● **MATERIALS PROVIDED**

-------

Design calculator, start of the top module:
module calculator (input CLOCK_50,
							input RESET,
							input KEYPRESSED,
							input [3:0] KEYCODE,
							input [3:0] KEY,
							output [0:6] HEX0, HEX1, HEX2, HEX3, HEX4, HEX5, HEX6, HEX7
							);
		wire clockmain = CLOCK_50;
		wire rst = RESET;
		wire [3:0] keycode = KEYCODE;
		wire keystrobe;
		wire load_A, load_B;
		wire bksp_A, bksp_B;
		posedgetrigger keypressedge (.clock(clockmain), .rst(rst), .signal(KEYPRESSED), .strobe(keystrobe));
		wire dig_strobe, reset_strobe, ex_strobe, op_strobe, sub_strobe;
		wire [3:0] dig_code;
		wire [1:0] op_code;
		inputhandler keypad (
			.keystrobe(keystrobe),
			.keycode(keycode),
			.dig_strobe(dig_strobe),
			.reset_strobe(reset_strobe),
			.ex_strobe(ex_strobe),
			.op_strobe(op_strobe),
			.sub_strobe(sub_strobe),
			.dig_code(dig_code),
			.op_code(op_code)
		);
		wire bksp_strobe, MS_strobe, MR_strobe, MC_strobe;
		PBhandler PB (
			.KEY(KEY),
			.clock(clockmain),
			.rst(rst),
			.bksp_strobe(bksp_strobe),
			.MS_strobe(MS_strobe),
			.MR_strobe(MR_strobe),
			.MC_strobe(MC_strobe)
		);
		wire [1:0] display_select;
		wire load_op, reset_state, execute, load_A_mem, load_B_mem, load_mem, clear_mem;
		control FSM (
			.dig_in(dig_strobe),
			.reset_in(reset_strobe),
			.ex_in(ex_strobe),
			.op_in(op_strobe),
			.bksp_in(bksp_strobe),
			.MS_in(MS_strobe),
			.MR_in(MR_strobe),
			.MC_in(MC_strobe),
			.sub_in(sub_strobe),
			.clock(clockmain),
			.rst(rst),
			.bksp_A(bksp_A),
			.bksp_B(bksp_B),
			.load_A(load_A),
			.load_B(load_B),
			.load_mem(load_mem),
			.clear_mem(clear_mem),
			.load_A_mem(load_A_mem),
			.load_B_mem(load_B_mem),
			.load_op(load_op),
			.reset_out(reset_state),
			.execute(execute),  
			.display_select(display_select)
		);
		wire[31:0] reg_A, reg_B;
		wire [31:0] memory_selected, memory_stored;
		bcdreg operand_A (.clock(clockmain), .rst(rst),
							.digit(dig_code),
							.load(load_A),
							.bksp(bksp_A),
							.clear(reset_state),
							.bcdreg(reg_A),
							.mem(memory_stored),
							.load_mem(load_A_mem)
							);
		bcdreg operand_B (.clock(clockmain), .rst(rst),
							.digit(dig_code),
							.load(load_B),
							.bksp(bksp_B),
							.clear(reset_state),
							.bcdreg(reg_B),
							.mem(memory_stored),
							.load_mem(load_B_mem)
							);
		wire [1:0] operator;
  ...
Size: ~8900 cells after synthesis, about 67 I/O pins.
export LEC_CHECK = 0
export ABC_AREA = 1
export CAP_MARGIN = 5
export CORE_MARGIN = 2
export CORE_UTILIZATION = 71
export CTS_CLUSTER_DIAMETER = 297
export MAX_ROUTING_LAYER = met4
export SLEW_MARGIN = 20
create_clock -name core_clock -period 27.3 [get_ports {CLOCK_50}]
run.sh (not shown) runs the stock make flow with config.mk's settings and CLKGATE_MAP_FILE=.
The starting point finished but failed the layout checks on negative setup slack.
==> trial 80: inputs <==
==> flow/design.v <==
`timescale 1ns / 1ps
module decoder(
    input [1:0] in,
    output reg [3:0] out
    );
    always @(*) begin
        case(in)
            2'b00: out = 4'b1000;
            2'b01: out = 4'b0100;
            2'b10: out = 4'b0010;
            2'b11: out = 4'b0001;
        endcase
    end
endmodule
`timescale 1ns / 1ps
module ARITHMATIC_UNIT #(parameter width = 16)(
    input [width - 1:0] A,
    input [width - 1:0] B,
    input [1:0] ALU_FUN,
    input clk,rst,
    input Arith_Enable,
    output reg [width - 1:0] Arith_OUT,
    output reg Carry_OUT,
    output reg Arith_Flag
    );
    always@(posedge clk or negedge rst) begin
        if (!rst) begin
            Arith_OUT <= 0;
            Arith_Flag <= 0;
            Carry_OUT <= 0;        
        end
        else if (Arith_Enable) begin
            Arith_OUT <= 0;
            Carry_OUT <= 0;
            Arith_Flag <= 1;
            case (ALU_FUN)
                2'b00:
                begin
                    {Carry_OUT,Arith_OUT} <= A+B;
                end
                2'b01:
                begin
                    {Carry_OUT,Arith_OUT} <= A-B;
                end
                2'b10:
                begin
                    {Carry_OUT,Arith_OUT} <= A*B;
                end                
                2'b11:
                begin
                    {Carry_OUT,Arith_OUT} <= (B == 0) ? {1'b0, {width{1'b1}}} : A/B;
                end                
            endcase
        end
        else begin
            Arith_OUT <= 0;
            Arith_Flag <= 0;
            Carry_OUT <= 0;            
        end
    end
endmodule
`timescale 1ns / 1ps
module Logic_Unit #(parameter width = 16)(
    input [width - 1:0] A,
    input [width - 1:0] B,
    input [1:0] ALU_FUN,
    input clk,rst,
    input Logic_Enable,
    output reg [width - 1:0] Logic_OUT,
    output reg Logic_Flag
    );
 always@(posedge clk or negedge rst) begin
        if (!rst) begin
            Logic_OUT <= 0;
            Logic_Flag <= 0;
        end
        else if (Logic_Enable) begin
            Logic_OUT <= 0;
            Logic_Flag <= 1;
            case (ALU_FUN)
                2'b00:
                begin
                    Logic_OUT <= A&B;
                end
                2'b01:
                begin
                    Logic_OUT <= A|B;
                end
                2'b10:
                begin
                    Logic_OUT <= ~(A&B);
                end                
                2'b11:
                begin
                    Logic_OUT <= ~(A|B);
                end                
            endcase
        end
        else begin
            Logic_OUT <= 0;
            Logic_Flag <= 0;
        end
    end
endmodule
`timescale 1ns / 1ps
module CMP_Unit #(parameter width = 16)(
    input [width - 1:0] A,
    input [width - 1:0] B,
    input [1:0] ALU_FUN,
    input clk,rst,
    input CMP_Enable,
    output reg [width - 1:0] CMP_OUT,
    output reg CMP_Flag
    );
always@(posedge clk or negedge rst) begin
        if (!rst) begin
            CMP_OUT <= 0;
            CMP_Flag <= 0;
        end
        else if (CMP_Enable) begin
            CMP_OUT <= 0;
            CMP_Flag <= 1;
            case (ALU_FUN)
                2'b00:
                begin
                    CMP_OUT <= 0;
                end
                2'b01:
                begin
                    CMP_OUT <= (A==B);
                end
                2'b10:
                begin
                    CMP_OUT <= (A>B)? 2:0;
                end                
                2'b11:
                begin
                    CMP_OUT <= (A<B)? 3:0;
                end                
            endcase
        end
        else begin
            CMP_OUT <= 0;
            CMP_Flag <= 0;
        end
    end
endmodule
`timescale 1ns / 1ps
module Shift_Unit #(parameter width = 16)(
    input [width - 1:0] A,
    input [width - 1:0] B,
    input [1:0] ALU_FUN,
    input clk,rst,
    input Shift_Enable,
    output reg [width - 1:0] Shift_OUT,
    output reg Shift_Flag
    );
always@(posedge clk or negedge rst) begin
        if (!rst) begin
            Shift_OUT <= 0;
            Shift_Flag <= 0;
        end
        else if (Shift_Enable) begin
            Shift_OUT <= 0;
            Shift_Flag <= 1;
            case (ALU_FUN)
                2'b00:
                begin
                    Shift_OUT <= A>>1;
                end
                2'b01:
                begin
                    Shift_OUT <= A<<1;
                end
                2'b10:
                begin
                    Shift_OUT <= B>>1;
                end                
                2'b11:
                begin
                    Shift_OUT <= B<<1;
                end                
            endcase
        end
        else begin
            Shift_OUT <= 0;
            Shift_Flag <= 0;
        end
    end
endmodule
`timescale 1ns / 1ps
module ALU_TOP #(parameter width = 16)(
    input [width - 1:0] A,
    input [width - 1:0] B,
    input [3:0] ALU_FUN,
    input clk,rst,
    output  [width - 1:0] Arith_OUT,
    output  Carry_OUT,
    output  Arith_Flag,
    output  [width - 1:0] Logic_OUT,
    output  Logic_Flag,
    output  [width - 1:0] CMP_OUT,
    output  CMP_Flag,
    output  [width - 1:0] Shift_OUT,
    output  Shift_Flag
    );
wire [3:0] enables;
decoder d0 (ALU_FUN[3:2],enables);
ARITHMATIC_UNIT #(width) d1 (A,B,ALU_FUN[1:0],clk,rst,enables[3],Arith_OUT,Carry_OUT,Arith_Flag);
Logic_Unit #(width) d2 (A,B,ALU_FUN[1:0],clk,rst,enables[2],Logic_OUT,Logic_Flag);
CMP_Unit #(width) d3 (A,B,ALU_FUN[1:0],clk,rst,enables[1],CMP_OUT,CMP_Flag);
Shift_Unit #(width) d4 (A,B,ALU_FUN[1:0],clk,rst,enables[0],Shift_OUT,Shift_Flag);
endmodule
==> flow/run.sh <==
#!/bin/bash
# the make line also repeats each setting of config.mk as NAME=value (left out here)
make -C /OpenROAD-flow-scripts/flow DESIGN_CONFIG=/design/flow/config.mk WORK_HOME=/design/flow/orfs CLKGATE_MAP_FILE= finish
==> flow/config.mk <==
export PLATFORM = sky130hd
export DESIGN_NAME = ALU_TOP
export DESIGN_NICKNAME = ALU_TOP
export VERILOG_FILES = /design/flow/design.v
export SDC_FILE = /design/flow/constraint.sdc
export NUM_CORES = 4
export LEC_CHECK = 0
export CAP_MARGIN = 25
export CELL_PAD_IN_SITES_DETAIL_PLACEMENT = 1
export CELL_PAD_IN_SITES_GLOBAL_PLACEMENT = 0
export CORE_MARGIN = 2
export CORE_UTILIZATION = 55
export CTS_CLUSTER_DIAMETER = 344
export GPL_ROUTABILITY_DRIVEN = 0
export GPL_TIMING_DRIVEN = 0
export MIN_ROUTING_LAYER = met2
export PLACE_DENSITY_LB_ADDON = 0.14
export SETUP_SLACK_MARGIN = -2.0
export SLEW_MARGIN = 10
export TNS_END_PERCENT = 80
==> flow/constraint.sdc <==
create_clock -name core_clock -period 57.9 [get_ports {clk}]
set_input_delay 11.5800 -clock core_clock [delete_from_list [all_inputs] [get_ports {clk}]]
set_output_delay 11.5800 -clock core_clock [all_outputs]
set_load 0.01 [all_outputs]
==> build 44: changes against trial 80 <==
==> flow/config.mk (replaced) <==
export PLATFORM = sky130hd
export DESIGN_NAME = ALU_TOP
export DESIGN_NICKNAME = ALU_TOP
export VERILOG_FILES = /design/flow/design.v
export SDC_FILE = /design/flow/constraint.sdc
export NUM_CORES = 4
export LEC_CHECK = 0
export CAP_MARGIN = 20
export CORE_MARGIN = 2
export CORE_UTILIZATION = 20
export SLEW_MARGIN = 20
==> flow/constraint.sdc (replaced) <==
create_clock -name core_clock -period 32.5 [get_ports {clk}]
set_input_delay 6.5000 -clock core_clock [delete_from_list [all_inputs] [get_ports {clk}]]
set_output_delay 6.5000 -clock core_clock [all_outputs]
set_load 0.01 [all_outputs]
==> build 98: changes against trial 80 <==
==> flow/config.mk (replaced) <==
export PLATFORM = sky130hd
export DESIGN_NAME = ALU_TOP
export DESIGN_NICKNAME = ALU_TOP
export VERILOG_FILES = /design/flow/design.v
export SDC_FILE = /design/flow/constraint.sdc
export NUM_CORES = 4
export LEC_CHECK = 0
export CAP_MARGIN = 20
export CORE_MARGIN = 2
export CORE_UTILIZATION = 40
export SETUP_SLACK_MARGIN = 4.62
export SLEW_MARGIN = 20
==> flow/constraint.sdc (replaced) <==
create_clock -name core_clock -period 32.5 [get_ports {clk}]
set_input_delay 6.5000 -clock core_clock [delete_from_list [all_inputs] [get_ports {clk}]]
set_output_delay 6.5000 -clock core_clock [all_outputs]
set_load 0.01 [all_outputs]
==> run summary <==
fresh numbers from the pnr run: grt met3 use=3.77%, placed inst area=19000 um^2, status=no timing/DRC/antenna violations, FP Core Util=40.3%, grt met2 use=50.5%
The numbers above come from build 98.

==> run summary <==
run metrics: Tool Error=[ERROR GRT-0116] Global routing finished with congestion. Check the congestion regions in the DRC Viewer., FP Core Util=55.5%, status=did not finish, Fail Step=5_1_grt, grt met2 use=83.0%, grt met3 use=88.3%
The numbers above come from trial 80.

==> run summary <==
fresh numbers from the pnr run: Levels on crit path=120, grt met2 use=24.3%, FP Core Util=20.3%, asr flop ratio synth=100%, status=no timing/DRC/antenna violations, placed inst area=19800 um^2
The numbers above come from build 44.


========
==> inputs of zinc <==
Starts from the design.v that is shown in full above.
clock: 33.0 ns
lec_check: 0
abc_area: 1
cap_margin: 20
cell_pad_in_sites_global_placement: 1
core_aspect_ratio: 0.5
core_margin: 7
core_utilization: 60
cts_cluster_diameter: 287
cts_cluster_size: 100
slew_margin: 40
tns_end_percent: 5
run.sh (not shown) runs the stock make flow with config.mk's settings and CLKGATE_MAP_FILE=.
==> onyx (differences from zinc) <==
==> flow/config.mk (replaced) <==
export PLATFORM = sky130hd
export DESIGN_NAME = ALU_TOP
export DESIGN_NICKNAME = ALU_TOP
export VERILOG_FILES = /design/flow/design.v
export SDC_FILE = /design/flow/constraint.sdc
export NUM_CORES = 4
export LEC_CHECK = 0
export CAP_MARGIN = 20
export CORE_MARGIN = 2
export CORE_UTILIZATION = 68
export HOLD_SLACK_MARGIN = -0.09
export SETUP_SLACK_MARGIN = -1.65
export SLEW_MARGIN = 20
==> flow/constraint.sdc (replaced) <==
create_clock -name core_clock -period 30.1 [get_ports {clk}]
set_input_delay 6.0200 -clock core_clock [delete_from_list [all_inputs] [get_ports {clk}]]
set_output_delay 6.0200 -clock core_clock [all_outputs]
set_load 0.01 [all_outputs]
==> ember (differences from zinc) <==
==> flow/config.mk (replaced) <==
export PLATFORM = sky130hd
export DESIGN_NAME = ALU_TOP
export DESIGN_NICKNAME = ALU_TOP
export VERILOG_FILES = /design/flow/design.v
export SDC_FILE = /design/flow/constraint.sdc
export NUM_CORES = 4
export LEC_CHECK = 0
export CAP_MARGIN = 20
export CORE_MARGIN = 2
export CORE_UTILIZATION = 68
export SLEW_MARGIN = 20
==> flow/constraint.sdc (replaced) <==
create_clock -name core_clock -period 16.8 [get_ports {clk}]
set_input_delay 3.3600 -clock core_clock [delete_from_list [all_inputs] [get_ports {clk}]]
set_output_delay 3.3600 -clock core_clock [all_outputs]
set_load 0.01 [all_outputs]
==> summary of the runs <==
onyx completed, yet does not pass: setup timing. zinc produced a clean layout. ember aborted during clock tree synthesis (4_1_cts) (DPL-0033).
Via count: zinc is lower than onyx (about 24%).
In die size, ember and onyx do not differ.
Total power: zinc is smaller than onyx (about 30%).
Of onyx and zinc, onyx has the higher clock-buffer cell count (gap 1).
Of onyx and zinc, zinc has the higher sequential share of layout area (gap 1.1 points).
Of zinc and onyx, zinc has the higher critical path depth (gap 97).
Between zinc and onyx, the lower combinational power is in zinc (gap about 34%, measured against onyx).
Of zinc and onyx, onyx has the higher final area (gap about 14%, measured against onyx).
Of zinc and onyx, onyx has the higher clock power (gap about 26%, measured against onyx).
Flip-flop count is the same in onyx and zinc.
Power and IR drop assume default switching activity.
## alpha
## alu16bit
module alu16bit (
  input clk,                 
  input reset,               
  input [2:0] operation,     
  input [15:0] operand_A,
  input [15:0] operand_B,
  output reg [31:0] result, 
  output reg carry_flag,
  output reg zero_flag
);
Size in the first run: about 1600 cells after synthesis, roughly 34 flip-flops, about 71 I/O pins, roughly 13000 sq um of cells after synthesis.
==> flow/config.mk <==
export PLATFORM = sky130hd
export DESIGN_NAME = alu16bit
export DESIGN_NICKNAME = alu16bit
export VERILOG_FILES = /design/flow/design.v
export SDC_FILE = /design/flow/constraint.sdc
export NUM_CORES = 4
export LEC_CHECK = 0
export CAP_MARGIN = 20
export CORE_MARGIN = 2
export CORE_UTILIZATION = 40
export PLACE_DENSITY = 0.95
export SETUP_SLACK_MARGIN = -0.22
export SLEW_MARGIN = 20
export TNS_END_PERCENT = 35
==> flow/constraint.sdc <==
create_clock -name core_clock -period 7.2 [get_ports {clk}]
set_input_delay 1.4400 -clock core_clock [delete_from_list [all_inputs] [get_ports {clk}]]
set_output_delay 1.4400 -clock core_clock [all_outputs]
set_load 0.01 [all_outputs]
run.sh (not shown) runs the stock make flow with config.mk's settings and CLKGATE_MAP_FILE=.
alpha finished every stage; the final checks, however, were not passed, the failures being negative setup slack.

-------

● **YOUR OBJECTIVE**
Which lines in the records above contain the string "KEYPRESSED"? Copy them.

● **YOUR RESPONSE**
							input KEYPRESSED,
		posedgetrigger keypressedge (.clock(clockmain), .rst(rst), .signal(KEYPRESSED), .strobe(keystrobe));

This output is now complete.